Phosphorus (P) scarcity is a major constraint to crop productivity due to its low bioavailability in soils. While plant-microbe interactions play a crucial role in enhancing P acquisition, their mechanisms remain poorly understood, particularly in economically important crops like cotton. This study investigated how low-P-tolerant (BX014) and sensitive (DLNTDH) cotton genotypes adapt to P deficiency by modifying root morphology, exudation patterns, and rhizosphere microbiota to optimize P utilization. A 60-day pot experiment with four P levels (0.01-0.5 g kg-1) was conducted to assess agronomic performance, root traits, organic acid anions (OAA) exudation, soil enzyme activity, and bacterial community dynamics using 16S rRNA sequencing and structural equation modeling (SEM).

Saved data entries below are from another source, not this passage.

Context: an optimization exercise on an open-source flow, tuned for small area, a short achievable clock period and few clock cycles per item. The choices shown serve that exercise and are no tape-out recipe. In this exercise RTL edits were held to simulation tests only and were not proved equivalent to the original.

==> run a: inputs <==
Design Reconstructor, start of the top module:
module Reconstructor(
    input enable,
    input CLK,
    input reset,
    input [7:0]height,
    input [7:0]width,
    input Vector_sig,
    input [7:0]mv_x,
    input [7:0]addr_x,
    input [7:0]mv_y,
    input [7:0]addr_y,
    output Nxt_block_sig,
    input [1:0]data_type,
    output [15:0]Tindex,
    input [5:0]pdi,
    output [15:0]index,
    output we,
    output [8:0]datax_out,
    output [8:0]datay_out,
    output [5:0]pdo
    );
Settings: LEC_CHECK=0, ABC_CLOCK_PERIOD_IN_PS=6000, CAP_MARGIN=20, CORE_MARGIN=2, CORE_UTILIZATION=40, CTS_BUF_LIST=sky130_fd_sc_hd__clkbuf_8, CTS_CLUSTER_SIZE=30, PLACE_DENSITY=0.6, SETUP_SLACK_MARGIN=4.7, SLEW_MARGIN=20; clock period 11.0 ns.
standard.sh (not shown) runs the stock make flow with config.mk's settings and CLKGATE_MAP_FILE= SYNTH_SCRIPT=/design/flow/synth_recipe.tcl, a recipe that flattens the netlist after the stock synthesis.
==> flow/flow/run.sh <==
#!/bin/bash
# Standard layout, with every port buffered by sky130_fd_sc_hd__buf_1 and a
# clock tree of clkbuf_8 without dummy loads.
set -euo pipefail
export BUFFER_PORTS_ARGS="-buffer_cell sky130_fd_sc_hd__buf_1"
export CTS_ARGS="-sink_clustering_enable -repair_clock_nets -dont_use_dummy_load -buf_list sky130_fd_sc_hd__clkbuf_8 -sink_clustering_size 30 -sink_clustering_max_diameter 150"
bash standard.sh > standard.log 2>&1
==> run b: changes against run a <==
ABC_AREA = 1   (was default)
ABC_CLOCK_PERIOD_IN_PS = default   (was 6000)
SETUP_SLACK_MARGIN = 4.9   (was 4.7)
==> run c: changes against run a <==
SETUP_SLACK_MARGIN = 5   (was 4.7)
==> flow_metrics.env <==
export IMPL_status="complete, no violations"
export IMPL_track_usage_pct=17.4
export IMPL_netlist_top_cells_area="fa_1 18%, dfxtp_1 16%, ha_1 13%, inv_1 8.3%, nand2_1 7.6%"
export IMPL_nNetsFinal=926
export IMPL_yosys_area_top_type_share_pct=17.9
The numbers above come from run b.

==> flow_metrics.env <==
export IMPL_status="complete, no violations"
export IMPL_grt_ovfl_total=0
export IMPL_largest_register_ffs=16
export IMPL_track_usage_pct=16.0
export IMPL_yosys_area_top_type_share_pct=17.8
export IMPL_final_cell_mix="102 x buf_1, 82 x inv_1, 56 x ha_1"
export IMPL_nNetsFinal=824
export IMPL_synth_fa_ha_area_share_pct=30.2
The numbers above come from run a.

==> flow_metrics.env <==
export IMPL_track_usage_pct=16.4
export IMPL_yosys_area_top_type_share_pct=17.8
export IMPL_grt_pass1_wl_microns=19100
export IMPL_multiInputCombCellCount=396
export IMPL_status="complete, no violations"
export IMPL_nNetsFinal=831
export IMPL_met3_usage_pct=3.30
The numbers above come from run c.

Testbench counts of run a, summed over its fixed seeds: cycles 37,693, vectors 5,350.
Testbench counts of run b, summed over its fixed seeds: cycles 37,693, vectors 5,350.
Testbench counts of run c, summed over its fixed seeds: cycles 37,693, vectors 5,350.

==> tundra: inputs <==
==> flow/design.v <==
module Reconstructor(
    input enable,
    input CLK,
    input reset,
    input [7:0]height,
    input [7:0]width,
    input Vector_sig,
    input [7:0]mv_x,
    input [7:0]addr_x,
    input [7:0]mv_y,
    input [7:0]addr_y,
    output Nxt_block_sig,
    input [1:0]data_type,
    output [15:0]Tindex,
    input [5:0]pdi,
    output [15:0]index,
    output we,
    output [8:0]datax_out,
    output [8:0]datay_out,
    output [5:0]pdo
    );
localparam IDLE = 3'd0, WAIT = 3'd1, S1 = 3'd2, RD0 = 3'd3, CMP = 3'd4, RD = 3'd5;
reg [2:0] state;
reg [15:0] I, N;          
reg jxN, jyN, nval;       
reg [4:0] preg;           
reg [1:0] btype;
reg [7:0] ry0, rx0;
reg hasx, hasy;
always @(posedge CLK) begin
  ry0 <= addr_y + mv_y[7:2];
  rx0 <= addr_x + mv_x[7:2];
  hasx <= |mv_x[1:0];
  hasy <= |mv_y[1:0];
end
function [4:0] oa;
  input jx, jy;
  input [1:0] rx, ry;
  reg [2:0] cx, cy;
  begin
    cx = jx ? {1'b0, rx} : (rx == 2'd0 ? 3'd4 : {1'b0, 2'd0 - rx});
    cy = jy ? {1'b0, ry} : (ry == 2'd0 ? 3'd4 : {1'b0, 2'd0 - ry});
    oa = cx * cy;
  end
endfunction
wire s_cmp = (state == CMP);
wire s_rd0 = (state == RD0);
wire wr = s_cmp & ({1'b0, preg} > pdi);
wire last = ~nval;
wire adv = s_rd0 | (s_cmp & ~last);    
wire nx_v = (~jxN & hasx) | (~jyN & hasy);
wire nx_x = ~jxN & hasx;
wire nx_y = (~jxN & hasx) ? jyN : 1'b1;
wire tmode = (state == IDLE) | (state == WAIT) | (s_cmp & last);
wire tgt_x = (state == S1) ? 1'b0 : (state == RD) ? jxN : nx_x;
wire tgt_y = (state == S1) ? 1'b0 : (state == RD) ? jyN : nx_y;
wire [7:0] op = tmode ? addr_y : ry0 + {7'd0, tgt_y};
wire [7:0] ax = tmode ? addr_x : rx0 + {7'd0, tgt_x};
wire [15:0] W16 = {8'd0, width};
wire [15:0] M = {8'hFF, ~(width & {8{~op[0]}})}
              + (op[1] ? W16 << 1 : 16'd0) + (op[2] ? W16 << 2 : 16'd0)
              + (op[3] ? W16 << 3 : 16'd0) + (op[4] ? W16 << 4 : 16'd0)
              + (op[5] ? W16 << 5 : 16'd0) + (op[6] ? W16 << 6 : 16'd0)
              + (op[7] ? W16 << 7 : 16'd0) + {8'd0, ax};
assign Nxt_block_sig = (state == WAIT) | (s_cmp & last & ~wr);
assign Tindex = N;
assign index = (s_rd0 | (s_cmp & ~wr)) ? N : I;
assign we = wr;
assign pdo = {1'b0, preg};
assign datax_out = {1'b0, mv_x};
assign datay_out = {1'b0, mv_y};
always @(posedge CLK or posedge reset)
  if (reset)
    state <= IDLE;
  else
    case (state)
      IDLE: if (enable) state <= WAIT;
      WAIT: if (Vector_sig) state <= S1;
      S1:   state <= RD0;
      RD0:  state <= CMP;
      CMP:  if (last) state <= (~wr & Vector_sig) ? S1 : WAIT;
            else if (wr) state <= RD;
      RD:   state <= CMP;
      default: state <= IDLE;
    endcase
always @(posedge CLK) begin
  N <= M;
  if (state == S1) begin
    jxN <= 1'b0; jyN <= 1'b0; nval <= 1'b1;
  end
  if (s_rd0)
    btype <= data_type;
  if (adv) begin
    I <= N;
    preg <= oa(jxN, jyN, mv_x[1:0], mv_y[1:0]) + {(s_rd0 ? data_type : btype), 2'b00};
    nval <= nx_v; jxN <= nx_x; jyN <= nx_y;
  end
end
endmodule
==> flow/flow/run.sh <==
#!/bin/bash
# Standard layout, with every port buffered by sky130_fd_sc_hd__buf_1.
set -euo pipefail
export BUFFER_PORTS_ARGS="-buffer_cell sky130_fd_sc_hd__buf_1"
bash standard.sh > standard.log 2>&1
==> flow/standard.sh <==
#!/bin/bash
# synth_recipe.tcl (not shown) runs the flow's synth.tcl, then flattens the netlist and writes it again
# the make line also repeats each setting of config.mk as NAME=value (left out here)
make -C /OpenROAD-flow-scripts/flow DESIGN_CONFIG=/design/flow/config.mk WORK_HOME=/design/flow/orfs CLKGATE_MAP_FILE= SYNTH_SCRIPT=/design/flow/synth_recipe.tcl "${@:-finish}"
==> flow/config.mk <==
export PLATFORM = sky130hd
export DESIGN_NAME = Reconstructor
export DESIGN_NICKNAME = Reconstructor
export VERILOG_FILES = /design/flow/design.v
export SDC_FILE = /design/flow/constraint.sdc
export NUM_CORES = 4
export LEC_CHECK = 0
export ABC_CLOCK_PERIOD_IN_PS = 6000
export CAP_MARGIN = 20
export CORE_MARGIN = 2
export CORE_UTILIZATION = 40
export CTS_BUF_LIST = sky130_fd_sc_hd__clkbuf_8
export CTS_CLUSTER_SIZE = 30
export PLACE_DENSITY = 0.6
export SETUP_SLACK_MARGIN = 4.5
export SLEW_MARGIN = 20
==> flow/constraint.sdc <==
create_clock -name core_clock -period 11.0 [get_ports {CLK}]
set_input_delay 2.2000 -clock core_clock [delete_from_list [all_inputs] [get_ports {CLK}]]
set_output_delay 2.2000 -clock core_clock [all_outputs]
set_load 0.01 [all_outputs]
==> pepper: changes against tundra <==
==> flow/design.v, changed modules only <==
module Reconstructor(
    input enable,
    input CLK,
    input reset,
    input [7:0]height,
    input [7:0]width,
    input Vector_sig,
    input [7:0]mv_x,
    input [7:0]addr_x,
    input [7:0]mv_y,
    input [7:0]addr_y,
    output Nxt_block_sig,
    input [1:0]data_type,
    output [15:0]Tindex,
    input [5:0]pdi,
    output [15:0]index,
    output we,
    output [8:0]datax_out,
    output [8:0]datay_out,
    output [5:0]pdo
    );
localparam IDLE = 3'd0, WAIT = 3'd1, S1 = 3'd2, RD0 = 3'd3, CMP = 3'd4, RD = 3'd5;
reg [2:0] state;
reg [15:0] I, N;          
reg jxN, jyN, nval;       
reg [4:0] preg;           
reg [1:0] btype;
wire [1:0] rx = mv_x[1:0], ry = mv_y[1:0];
reg hasx, hasy;
always @(posedge CLK) begin
  hasx <= |rx;
  hasy <= |ry;
end
function [4:0] oa;
  input jx, jy;
  input [1:0] rx, ry;
  reg [2:0] cx, cy;
  begin
    cx = jx ? {1'b0, rx} : (rx == 2'd0 ? 3'd4 : {1'b0, 2'd0 - rx});
    cy = jy ? {1'b0, ry} : (ry == 2'd0 ? 3'd4 : {1'b0, 2'd0 - ry});
    oa = cx * cy;
  end
endfunction
wire s_cmp = (state == CMP);
wire wr = s_cmp & ({1'b0, preg} > pdi);
wire last = ~nval;
wire bx = (state == RD0) ? 1'b0 : jxN;
wire by = (state == RD0) ? 1'b0 : jyN;
wire nx_v  = (~bx & hasx) | (~by & hasy);
wire nx_x  = ~bx & hasx;
wire nx_y  = (~bx & hasx) ? by : 1'b1;
wire tgt_x = (state == S1) ? 1'b0 : nx_x;
wire tgt_y = (state == S1) ? 1'b0 : nx_y;
wire tmode = (state == IDLE) | (state == WAIT) | (s_cmp & last);
reg [7:0] ry0, rx0;
always @(posedge CLK) begin
  ry0 <= addr_y + mv_y[7:2];
  rx0 <= addr_x + mv_x[7:2];
end
wire [7:0] op = tmode ? addr_y : ry0 + {7'd0, tgt_y};
wire [7:0] ax = tmode ? addr_x : rx0 + {7'd0, tgt_x};
wire [15:0] M = op * width + {8'd0, ax} + {8'hFF, ~width};
assign Nxt_block_sig = (state == WAIT) | (s_cmp & last & ~wr);
assign Tindex = I;
assign index = (s_cmp & ~wr) ? N : I;
assign we = wr;
assign pdo = {1'b0, preg};
assign datax_out = {1'b0, mv_x};
assign datay_out = {1'b0, mv_y};
always @(posedge CLK or posedge reset)
  if (reset)
    state <= IDLE;
  else
    case (state)
      IDLE: if (enable) state <= WAIT;
      WAIT: if (Vector_sig) state <= S1;
      S1:   state <= RD0;
      RD0:  state <= CMP;
      CMP:  if (last) state <= (~wr & Vector_sig) ? S1 : WAIT;
            else if (wr) state <= RD;
      RD:   state <= CMP;
      default: state <= IDLE;
    endcase
always @(posedge CLK) begin
  case (state)
    IDLE, WAIT, S1: I <= M;
    RD0: begin
      N <= M; nval <= nx_v; jxN <= nx_x; jyN <= nx_y;
      btype <= data_type;
      preg <= oa(1'b0, 1'b0, rx, ry) + {data_type, 2'b00};
    end
    CMP: if (last) I <= M;
         else begin
           I <= N;
           preg <= oa(jxN, jyN, rx, ry) + {btype, 2'b00};
           N <= M; nval <= nx_v; jxN <= nx_x; jyN <= nx_y;
         end
    default: ;
  endcase
end
endmodule
==> flow/run.sh (new file) <==
#!/bin/bash
# synth_recipe.tcl (not shown) runs the flow's synth.tcl, then flattens the netlist and writes it again
# the make line also repeats each setting of config.mk as NAME=value (left out here)
make -C /OpenROAD-flow-scripts/flow DESIGN_CONFIG=/design/flow/config.mk WORK_HOME=/design/flow/orfs CLKGATE_MAP_FILE= SYNTH_SCRIPT=/design/flow/synth_recipe.tcl finish
--- a/flow/config.mk
+++ b/flow/config.mk
@@ -9,8 +9,6 @@
 export CAP_MARGIN = 20
 export CORE_MARGIN = 2
 export CORE_UTILIZATION = 40
-export CTS_BUF_LIST = sky130_fd_sc_hd__clkbuf_8
-export CTS_CLUSTER_SIZE = 30
 export PLACE_DENSITY = 0.6
 export SETUP_SLACK_MARGIN = 4.5
 export SLEW_MARGIN = 20
removed: flow/flow/run.sh
removed: flow/standard.sh
==> comparison table <==
                                                            tundra       pepper
Resize count post-CTS                                             3          191
Sequential standard cell area                           0.00152 mm2  0.00170 mm2
Fraction of area in clock buffers and inverters              0.0331       0.0311
Wire length of the first global-routing pass               18000 um     26700 um
First-pass DRT Iterations                                         7            4
Number of ordinary inverters in the final layout                 75           97
Summed area of non-filler cells in the final layout     0.00639 mm2  0.00937 mm2
Non-Clock Buffer Count                                          107          153
Startpoint of the worst-slack reg-to-reg timing path            jxN     state[1]
Result of the run                  no timing/DRC/antenna violations  no timing/DRC/antenna violations
Maximum fanout encountered on the critical timing path           16            5
Non-clock buffer area fraction after layout                  0.0634        0.154
Testbench counts of tundra, summed over its fixed seeds: cycles 37,029, vectors 5,350.
Testbench counts of pepper, summed over its fixed seeds: cycles 37,029, vectors 5,350.

port drivers added, routing unchanged:
The results above use ideal ports. As a check the final layouts listed here were re-extracted and re-timed, cells and wires unchanged.
Step 1 assumes that a clkbuf_16 drives the clock port and a buf_2 every other input.
Step 2 also shifts input and output timing later by t, the mid clock arrival at the registers, as if the neighbouring blocks saw the same clock.
a / b / c = ideal / step 1 / step 2; a / b = the first two.
run | t, ns | setup WS [ns] | clock arrival spread, ns
run a | 0.382 | 4.959 / 4.934 / 4.631 | 0.021 / 0.022
run b | 0.388 | 5.080 / 5.086 / 4.699 | 0.027 / 0.027
run c | 0.387 | 5.092 / 5.089 / 4.725 | 0.022 / 0.021
tundra | 0.369 | 4.664 / 4.640 / 4.416 | 0.014 / 0.013
pepper | 0.373 | 4.427 / 4.421 / 4.048 | 0.011 / 0.011
After both steps every run listed still meets setup and hold. The setup slack of run b, which loses most, moves by +0.006 ns with the drivers and by -0.381 ns with both steps.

Results revealed that under low-P stress (P0), BX014 exhibited superior root plasticity, increased OAA exudation (formic, malic, lactic, acetic acid), and enhanced soil enzyme activity (S_ACP, S_UR, S_LAP ). These adaptations facilitated the recruitment of beneficial microbial taxa (Proteobacteri, Actinobacteria), leading to a 48.3% increase in P-use efficiency (PUE) compared to DLNTDH. SEM analysis confirmed that root exudates, microbial biomass, and soil enzyme activity collectively contributed to PUE, explaining 91% of the biomass variation in BX014. These findings highlight genotype-specific strategies to mitigate P limitation through root-microbe interactions. Leveraging such natural synergies could enhance sustainable agriculture by reducing fertilizer dependence and improving resilience in nutrient-deficient soils.